(Collected data)
★ ★ ★

`src/rtl/alu_exec_unit.sv`:
```
// rtl/alu_exec_unit.sv - EX-stage ALU with control decode, handshakes and iterative shift-add multiplier
module alu_exec_unit #(
    parameter int XLEN    = 32,
    parameter int MUL_EN  = 1,
    parameter int SHAMT_W = $clog2(XLEN)
) (
    input  logic            clk,
    input  logic            rst_n,
    input  logic            in_valid,
    output logic            in_ready,
    input  logic [1:0]      alu_op,
    input  logic [2:0]      funct3,
    input  logic            funct7_5,
    input  logic            funct7_0,
    input  logic [XLEN-1:0] op_a,
    input  logic [XLEN-1:0] op_b,
    output logic            out_valid,
    input  logic            out_ready,
    output logic [XLEN-1:0] result,
    output logic            zero,
    output logic            illegal,
    output logic            busy
);

    typedef enum logic {
        ST_IDLE = 1'b0,
        ST_MUL  = 1'b1
    } state_e;

    localparam logic [SHAMT_W-1:0] CNT_LAST = SHAMT_W'(XLEN - 1);

    state_e             state_q, state_d;
    logic               out_valid_q, out_valid_d;
    logic [XLEN-1:0]    result_q, result_d;
    logic               zero_q, zero_d;
    logic               illegal_q, illegal_d;
    logic [XLEN-1:0]    acc_q, acc_d;
    logic [XLEN-1:0]    mcand_q, mcand_d;
    logic [XLEN-1:0]    mplier_q, mplier_d;
    logic [SHAMT_W-1:0] cnt_q, cnt_d;

    logic [XLEN-1:0]    dec_result;
    logic               dec_illegal;
    logic               dec_mul;
    logic [SHAMT_W-1:0] shamt;
    logic               accept;
    logic [XLEN-1:0]    acc_step;

    assign shamt     = op_b[SHAMT_W-1:0];
    assign in_ready  = (state_q == ST_IDLE) && (!out_valid_q || out_ready);
    assign accept    = in_valid && in_ready;
    assign acc_step  = acc_q + (mplier_q[0] ? mcand_q : '0);

    assign out_valid = out_valid_q;
    assign result    = result_q;
    assign zero      = zero_q;
    assign illegal   = illegal_q;
    assign busy      = (state_q == ST_MUL);

    // Decode the control fields and compute every single-cycle result; MUL only raises dec_mul
    always_comb begin
        dec_result  = '0;
        dec_illegal = 1'b0;
        dec_mul     = 1'b0;
        case (alu_op)
            2'b00: dec_result = op_a + op_b;
            2'b01: dec_result = op_a - op_b;
            2'b10: begin
                if (!funct7_0) begin
                    case (funct3)
                        3'b000: dec_result = funct7_5 ? (op_a - op_b) : (op_a + op_b);
                        3'b111: dec_result = op_a & op_b;
                        3'b110: dec_result = op_a | op_b;
                        3'b100: dec_result = op_a ^ op_b;
                        3'b001: dec_result = op_a << shamt;
                        3'b101: dec_result = funct7_5 ? XLEN'($signed(op_a) >>> shamt)
                                                      : (op_a >> shamt);
                        3'b010: dec_result = XLEN'($signed(op_a) < $signed(op_b));
                        3'b011: dec_result = XLEN'(op_a < op_b);
                        default: dec_illegal = 1'b1;
                    endcase
                end else if ((funct3 == 3'b000) && (MUL_EN != 0)) begin
                    dec_mul = 1'b1;
                end else begin
                    dec_illegal = 1'b1;
                end
            end
            default: begin
                if (funct3 == 3'b000) begin
                    dec_result = op_a << 1;
                end else begin
                    dec_illegal = 1'b1;
                end
            end
        endcase
    end

    // Next-state: accept/retire in IDLE, one shift-add step per cycle in MUL
    always_comb begin
        state_d     = state_q;
        out_valid_d = out_valid_q;
        result_d    = result_q;
        zero_d      = zero_q;
        illegal_d   = illegal_q;
        acc_d       = acc_q;
        mcand_d     = mcand_q;
        mplier_d    = mplier_q;
        cnt_d       = cnt_q;
        case (state_q)
            ST_IDLE: begin
                if (out_valid_q && out_ready) begin
                    out_valid_d = 1'b0;
                end
                if (accept) begin
                    if (dec_mul) begin
                        acc_d    = '0;
                        mcand_d  = op_a;
                        mplier_d = op_b;
                        cnt_d    = '0;
                        state_d  = ST_MUL;
                    end else begin
                        result_d    = dec_result;
                        zero_d      = (dec_result == '0);
                        illegal_d   = dec_illegal;
                        out_valid_d = 1'b1;
                    end
                end
            end
            ST_MUL: begin
                acc_d    = acc_step;
                mcand_d  = mcand_q << 1;
                mplier_d = mplier_q >> 1;
                cnt_d    = cnt_q + 1'b1;
                // Last step folds directly into the result so latency is exactly XLEN
                if (cnt_q == CNT_LAST) begin
                    result_d    = acc_step;
                    zero_d      = (acc_step == '0);
                    illegal_d   = 1'b0;
                    out_valid_d = 1'b1;
                    state_d     = ST_IDLE;
                end
            end
            default: state_d = ST_IDLE;
        endcase
    end

    // State and datapath registers; reset abandons any multiply in flight
    always_ff @(posedge clk or negedge rst_n) begin
        if (!rst_n) begin
            state_q     <= ST_IDLE;
            out_valid_q <= 1'b0;
            result_q    <= '0;
            zero_q      <= 1'b0;
            illegal_q   <= 1'b0;
            acc_q       <= '0;
            mcand_q     <= '0;
            mplier_q    <= '0;
            cnt_q       <= '0;
        end else begin
            state_q     <= state_d;
            out_valid_q <= out_valid_d;
            result_q    <= result_d;
            zero_q      <= zero_d;
            illegal_q   <= illegal_d;
            acc_q       <= acc_d;
            mcand_q     <= mcand_d;
            mplier_q    <= mplier_d;
            cnt_q       <= cnt_d;
        end
    end

endmodule

```
`config.mk`:
```
export PLATFORM = sky130hd
export DESIGN_NAME = alu_exec_unit
export DESIGN_NICKNAME = d
export VERILOG_FILES = /design/src/rtl/alu_exec_unit.sv
export SDC_FILE = /design/constraint.sdc
export NUM_CORES = 1
export LEC_CHECK = 0
export BUFFER_PORTS_ARGS = -buffer_cell sky130_fd_sc_hd__buf_2
export CAP_MARGIN = 15
export CORE_MARGIN = 1
export CORE_UTILIZATION = 30
export DETAILED_ROUTE_END_ITERATION = 8
export PLACE_DENSITY_LB_ADDON = 0.1
export SLEW_MARGIN = 0
export SYNTH_ARGS = -nofsm -noshare
export SYNTH_HDL_FRONTEND = slang
export SYNTH_SLANG_ARGS = --single-unit
```
`constraint.sdc`:
```
create_clock -name clk -period 9.7 [get_ports clk]
set_input_delay 1.94 -clock clk [delete_from_list [all_inputs] [get_ports clk]]
set_output_delay 1.94 -clock clk [all_outputs]
set_load 0.1 [all_outputs]
```
==> results of run 1 <==
[routing by layer]
metal / vias up / routed length [um] / share of wire [%]
met5: - / 8 / 0.0079
met4: 2 / 5810 / 5.7
met3: 224 / 8900 / 8.7
met2: 1143 / 42700 / 42
met1: 10400 / 44400 / 44
li1: 9158 / - / -
[area by class of cell]
cell class / count / area share [%]
Clock inverter: 14 / 0.796
Timing Repair Buffer: 156 / 4.39
Sequential cell: 137 / 16.6
Inverter: 110 / 2.02
Multi-Input combinational cell: 2033 / 69.0
Tap cell: 837 / 5.08
Antenna cell: 1 / 0.0121
Clock buffer: 18 / 2.08
[final timing paths]
| check | from | end | slack (ns) | cells after the start |
|---|---|---|---|---|
| worst max-delay path | op_b[0] | zero$_DFFE_PN0P_ | 2.89 | 14 |
| worst min-delay path | result[1]$_DFFE_PN0P_ | result[1]$_DFFE_PN0P_ | 0.48 | 1 |
| worst max register to register | mplier_q[0]$_DFFE_PN0P_ | zero$_DFFE_PN0P_ | 5.00 | 16 |
| worst min register to register | result[1]$_DFFE_PN0P_ | result[1]$_DFFE_PN0P_ | 0.48 | 1 |
| max in group asynchronous | rst_n | mplier_q[8]$_DFFE_PN0P_ | 6.84 | 2 |
| min in group asynchronous | rst_n | acc_q[25]$_DFFE_PN0P_ | 1.56 | 1 |
[per-stage QoR]
stage / hold slack, ns / cells
final: 0.482 / 3306
after global routing: 0.505 / 3305
after CTS: 0.484 / 3305
after detailed placement: 0.467 / 3273
after global placement: 0.473 / 3271
after floorplan: 0.453 / 2492
[flip-flops by register name, summed over array words and instances (netlist names)]
register and cells:
result 32, acc_q 32, illegal 1, cnt_q 5, busy 1, out_valid 1, mcand_q 32, zero 1
mplier_q 32
[synth_stat cells (all sizes together), types with 7 or more instances]
| cell type | instances | share of area [%] |
|---|---|---|
| or3 | 17 | 0.56 |
| o21ai | 193 | 5.1 |
| mux2 | 23 | 1.4 |
| a21o | 31 | 1.2 |
| mux2i | 58 | 3.1 |
| o221ai | 15 | 0.70 |
| clkbuf | 162 | 3.2 |
| xor2 | 22 | 1.0 |
| o22ai | 87 | 2.9 |
| nor2b | 19 | 0.63 |
| a32oi | 7 | 0.33 |
| mux4 | 76 | 9.1 |
| nor2 | 317 | 6.3 |
| or2 | 10 | 0.33 |
| o311ai | 8 | 0.37 |
| nand2 | 213 | 4.2 |
| a31oi | 25 | 0.83 |
| nor3 | 45 | 1.2 |
| inv | 106 | 2.1 |
| a2111oi | 8 | 0.40 |
| nand4 | 29 | 0.96 |
| nand2b | 22 | 0.73 |
| o31ai | 14 | 0.56 |
| a221oi | 19 | 0.88 |
| o21a | 11 | 0.44 |
| or4 | 11 | 0.44 |
| a221o | 10 | 0.53 |
| ha | 130 | 8.6 |
| a211oi | 37 | 1.5 |
| o21bai | 16 | 0.64 |
| a21oi | 200 | 5.3 |
| buf | 50 | 1.4 |
| a22o | 19 | 0.88 |
| nand3 | 54 | 1.4 |
| and3 | 17 | 0.56 |
| a311oi | 8 | 0.37 |
| a22oi | 13 | 0.52 |
| nor4 | 18 | 0.66 |
| dfrtp | 137 | 18 |
| and2 | 44 | 1.5 |
| xnor2 | 52 | 2.4 |
| o211ai | 40 | 1.6 |
| a211o | 10 | 0.46 |
[kinds of logic after synthesis]
| logic type | after synthesis |
|---|---|
| compound gates | 825 |
| xor+xnor | 74 |
| fa+ha+maj | 133 |
| buf+inv | 322 |
| flops | 137 |
| mux | 157 |
| simple gates | 844 |
[critical path, cell delays in order]
cell       delay, ns
buf_6           0.47
buf_4           0.78
mux4_1          0.72
a21oi_1         0.23
o211ai_1        0.16
o2111ai_1       0.29
o211ai_1        0.45
nor4_1          0.81
nand4_1         0.20
nor4_2          0.24
nand4_1         0.26
nor4_2          0.33
nand4b_1        0.13
o21ai_1         0.15
[report_power, final]
| part | leakage, nW | switching [mW] | internal, mW | total [mW] |
|---|---|---|---|---|
| combinational | 6.51 | 2.50 | 1.09 | 3.59 |
| clock | 0.286 | 0.315 | 0.385 | 0.700 |
| sequential | 1.53 | 0.183 | 0.812 | 0.995 |
| total | 8.33 | 2.99 | 2.29 | 5.28 |
==> results.md, run 1 <==
* Critical path launch point type: input pin
* Initial antenna violation count at 7
* EDFF count, synth at 0
* # clock sinks at 137
* Multi-input logic area at 14200 sq um
* Via/cell ratio at approximately 6.3
* Max-cap viol count at 0
* Syn Nets at 2700
* GRT Residual Overflow at 0
* Main combinational cell family by area after synthesis: compound AO/OA/AOI/OAI gates
* Hold Fails Final Rpt at 0
* CTS H-tree depth at 4
* Reg area at 3430 sq um
* Clk pin slew, worst setup/hold paths at approximately 0.070 ns
* Outcome: completed
* Compound-Gate Fraction of Synth Area at between 20% and 30%
* Mean Syn Cell Area at approximately 7.6 sq um
* DRT Pass-1 Iters at 8
* Worst-Skew Late Latency at 0.50 ns
* Sequential-to-total area share from yosys stat at 18.2%
* CP Capture Type: flop
* Arrival time at the worst endpoint at 7.21 ns
* Final setup fails at 0
* RSZ-0062 raised after global routing: false
* Routed Antenna Nets at 0
* Maximum fanout along the worst path at 52
* LEAKAGE at 8.33 nW
* Final setup TNS at 0 ns
* Via Count at 21000
* First-pass GRT wire length at 147000 um
* Proportion of synthesized area in mux cells at 13.6%
* Commonest non-fill, non-tap cell in the layout: nor2_1
* Yosys synthesis warning count at 0
* Area share of and/or/nand/nor cells after synthesis at 20.8%
* Worst slew pin tran at 1.26 ns
* GRT met2 Usage at 46.2%
* Crit Path Category: input pin to flop
* Final period utilization at 70.2%
* CTS tree: yes
* Layout cells sized above 1 at 13.0%
* Final nets at 2663
* Vias in the first global route at ~20000
* Final GP Congestion at 1.02
* Skew final at 0.0268 ns
* DP Wirelength at 75500 um
* # Post-CTS Setup Buffers at 0
* XOR/XNOR share of the synthesized area at 3.44%
* Pwr/cell area at 257 nW/um^2
* Mapped Cells at 2492
* Setup WS pre-CTS at about 2.6 ns
* Clock Tree Buf Depth at 2
* Relative slew margins at approximately 16%
* Die Area at 63900 sq um
* DR DRC count at 0
* Placed Area at ~20000 sq um
* CTS root buf: clkbuf_16
* Min-Delay Path Class: flop to flop
* FMAX at 0.147 GHz
* Unique masters post-synth at 89
* Fin area at 20600 sq um
* Max-slew violation count at 0
* Hold-fix buffers at CTS at 0
* Met3 GRT Util at 6.15%
* Most used DFF post-synth: dfrtp_1
* Final Worst Setup Slack at 2.89 ns
* Largest net degree at the start of global routing at between 90 and 100
* Pwr Total at 5.28 mW
* Core Util, Final at 33.3%
* Detailed Route WL at 102000 um
* Post-synth design cell area at 18900 sq um
* Die height at 253 um
* Commonest non-fill, non-tap cells in the layout: nor2_1, nand2_1, a21oi_1, o21ai_0, dfrtp_1
* Post-Synth Adder-Cell Area at 8.94%
* Starting DRT DRC Count at 2624
* Tmin final at 6.81 ns
* Core Footprint at roughly 62000 sq um
* Worst EP required at 10.10 ns
* Resized Gates After CTS at 0
* Register bit total from synthesis at 137
* Initial core utilization at ~30%
* Wirelength per Cell at approximately 30 um
* IO Count at 112
* Post-synthesis async set-or-reset flop share at 100%
* Max VDD drop at around 0.20 mV
* Synth-to-Final Area Change at 9.20%
* Core Rows at 91
* GR peak layer: met2
* TritonCTS Buffers at 17
* # port buffers at 111
* Horiz. Die Dim at 253 um
* Fillers at 6693
* Tot GR Track Use at 31.8%
* Met1 Use GR at between 40% and 50%
(Power assumes the default switching activity.)
==> run 2: changes to the inputs <==
- clock period: 9.7 -> 5.5 ns (I/O delays scaled with it)
==> results.md, run 2 (synthesis results as in run 1) <==
* TritonCTS Buffers at 17
* Max-cap viol count at 0
* Min-Delay Path Class: flop to flop
* Net Switching at 5.27 mW
* Relative slew margins at a little under a quarter
* Detailed Route WL at 109000 um
* Worst slew pin tran at 1.15 ns
* Slowest stage delay, CP at 0.54 ns
* Arrival time at the worst endpoint at 5.47 ns
* # clock sinks at approximately 140
* Initial core utilization at between 30% and 40%
* FMAX at 0.198 GHz
* Crit path cell chain: buf_2, inv_1, ha_1, a21oi_1, o21ai_0, a211o_1, o211ai_1, a211oi_1, o221ai_1, o21ai_0, xor2_1, a221oi_1, or3b_2, o21ai_1
* CTS tree: yes
* # port buffers at ~110
* Horiz. Die Dim at 253 um
* IO Count at 112
* Core Util, Final at 35.9%
* WHS Path Cells at 1
* Routed Antenna Nets at 0
* Tmin final at 5.04 ns
* Reg power frac at 18.0%
* Vias in the first global route at ~21000
* Largest net degree at the start of global routing at 77
* Clock network fraction of total power at 12.9%
* Core Footprint at 61900 sq um
* Via/cell ratio at 6.22
* Worst EP required at 5.93 ns
* RSZ-0062 raised after global routing: false
* Final nets at between 2000 and 3000
* CTS H-tree depth at 4
* Crit path top cell by count: o21ai_0
* Initial antenna violation count at 6
* Gate power share at around 69%
* Max-slew violation count at 0
* Crit Path Category: input pin to flop
* Die Area at 63900 sq um
* CP Capture Type: flop
* Critical path launch point type: input pin
* Via Count at ~22000
* GRT Residual Overflow at 0
* Synth-to-Final Area Change at 17.9%
* Layout cells sized above 1 at 19.5%
* Final period utilization at 91.7%
* Skew final at 0.0248 ns
* Max VDD drop at 0.293 mV
* CP Depth at 14
* R2r setup slk at 0.63 ns
* Resized Gates After CTS at 0
* R2R Path End: zero$_DFFE_PN0P_
* Slowest-stage cell, CP: o211ai_1
* Hold Fails Final Rpt at 0
* Final GP Congestion at around 0.99
* First-pass GRT wire length at about 160000 um
* CTS root buf: clkbuf_16
* Commonest non-fill, non-tap cells in the layout: nor2_1, buf_4, nand2_1, a21oi_1, o21ai_0
* Fillers at 6676
* Clock Tree Buf Depth at 2
* Core Rows at 91
* Outcome: completed
* Buf+Inv Stages, Crit Path at 2
* Delay-heaviest family, CP: compound AO/OA/AOI/OAI gates
* Tot GR Track Use at 34.1%
* Clk pin slew, worst setup/hold paths at 0.08 ns
* DP Wirelength at approximately 86000 um
* Worst-Skew Late Latency at 0.50 ns
* Hold-fix buffers at CTS at 0
* Starting DRT DRC Count at 2678
* Final setup fails at 0
* Worst reg-to-reg path cell count at 15
* Final setup TNS at 0 ns
* Wirelength per Cell at 31.1 um
* Power Internal at 4.28 mW
* Commonest non-fill, non-tap cell in the layout: nor2_1
* Maximum fanout along the worst path at 12
* Switching share of power at 55.2%
* # Post-CTS Setup Buffers at 0
* DR DRC count at 0
* Die height at 253 um
* FF-to-FF Start: mplier_q[0]$_DFFE_PN0P_
* CP Launch Point: op_a[14]
* DRT Pass-1 Iters at 8
* LEAKAGE at between 9 and 10 nW
* Worst setup endpoint: zero$_DFFE_PN0P_
* Pwr/cell area at about 430 nW/um^2
## run 2: cell count changes in the layout (fill, tap and decap cells not counted), sizes merged
cell	previous run	this run
buf	156	353
bufinv	2	1
clkbuf	18	19
clkinv	8	9
inv	112	111
## run 2: layer usage
| layer | up-vias | wire (um) | GRT usage, % |
|---|---|---|---|
| li1 | 9558 | - | - |
| met3 | 215 | 9670 | 7.32 |
| met1 | 10900 | 48700 | 47.8 |
| met4 | 4 | 5250 | 15.4 |
| met2 | 1162 | 45400 | 49.5 |
| met5 | - | 21 | 0 |
## run 2: final cells by class
class                           instances  area, sq um  share of cell area, %
Multi-Input combinational cell       2033        14200                   63.9
Sequential cell                       137         3430                   15.4
Timing Repair Buffer                  353         2550                   11.5
Tap cell                              837         1050                   4.71
Clock buffer                           19          443                   1.99
Inverter                              110          415                   1.87
Clock inverter                         13          134                  0.602
Antenna cell                            1         2.50                 0.0113
## run 2: worst min-delay path by stage
stage                          start               endpoint  slack [ns]
6_report       result[9]$_DFFE_PN0P_  result[9]$_DFFE_PN0P_        0.49
2_1_floorplan  acc_q[29]$_DFFE_PN0P_  acc_q[29]$_DFFE_PN0P_        0.45
3_5_place_dp   result[9]$_DFFE_PN0P_  result[9]$_DFFE_PN0P_        0.48
3_3_place_gp   acc_q[17]$_DFFE_PN0P_  acc_q[17]$_DFFE_PN0P_        0.47
5_1_grt        result[9]$_DFFE_PN0P_  result[9]$_DFFE_PN0P_        0.51
4_1_cts        result[9]$_DFFE_PN0P_  result[9]$_DFFE_PN0P_        0.49
## run 2: per-stage QoR
step / power (mW) / hold slack [ns] / setup slack, ns / area [sq um] / cells
after floorplan: 6.03 / 0.453 / 0.0111 / 18900 / 2492
after global placement: 8.19 / 0.474 / -0.0604 / 21700 / 3470
after detailed placement: 8.21 / 0.477 / 0.0830 / 21700 / 3470
after CTS: 9.50 / 0.493 / 0.593 / 22200 / 3502
after global routing: 10.2 / 0.515 / 0.246 / 22200 / 3502
final: 9.55 / 0.486 / 0.458 / 22200 / 3503
## run 2: power groups by stage
stage | clock (mW) | sequential (mW) | combinational [mW]
6_report | 1.23 | 1.72 | 6.60
3_3_place_gp | 0 | 1.73 | 6.46
4_1_cts | 1.27 | 1.73 | 6.50
3_5_place_dp | 0 | 1.74 | 6.47
2_1_floorplan | 0 | 2.46 | 3.57
5_1_grt | 1.29 | 1.78 | 7.08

★ ★ ★

## Task item
Would you copy every line of the entries in which "required" appears?

## Completed task
* Worst EP required at 10.10 ns
* Worst EP required at 5.93 ns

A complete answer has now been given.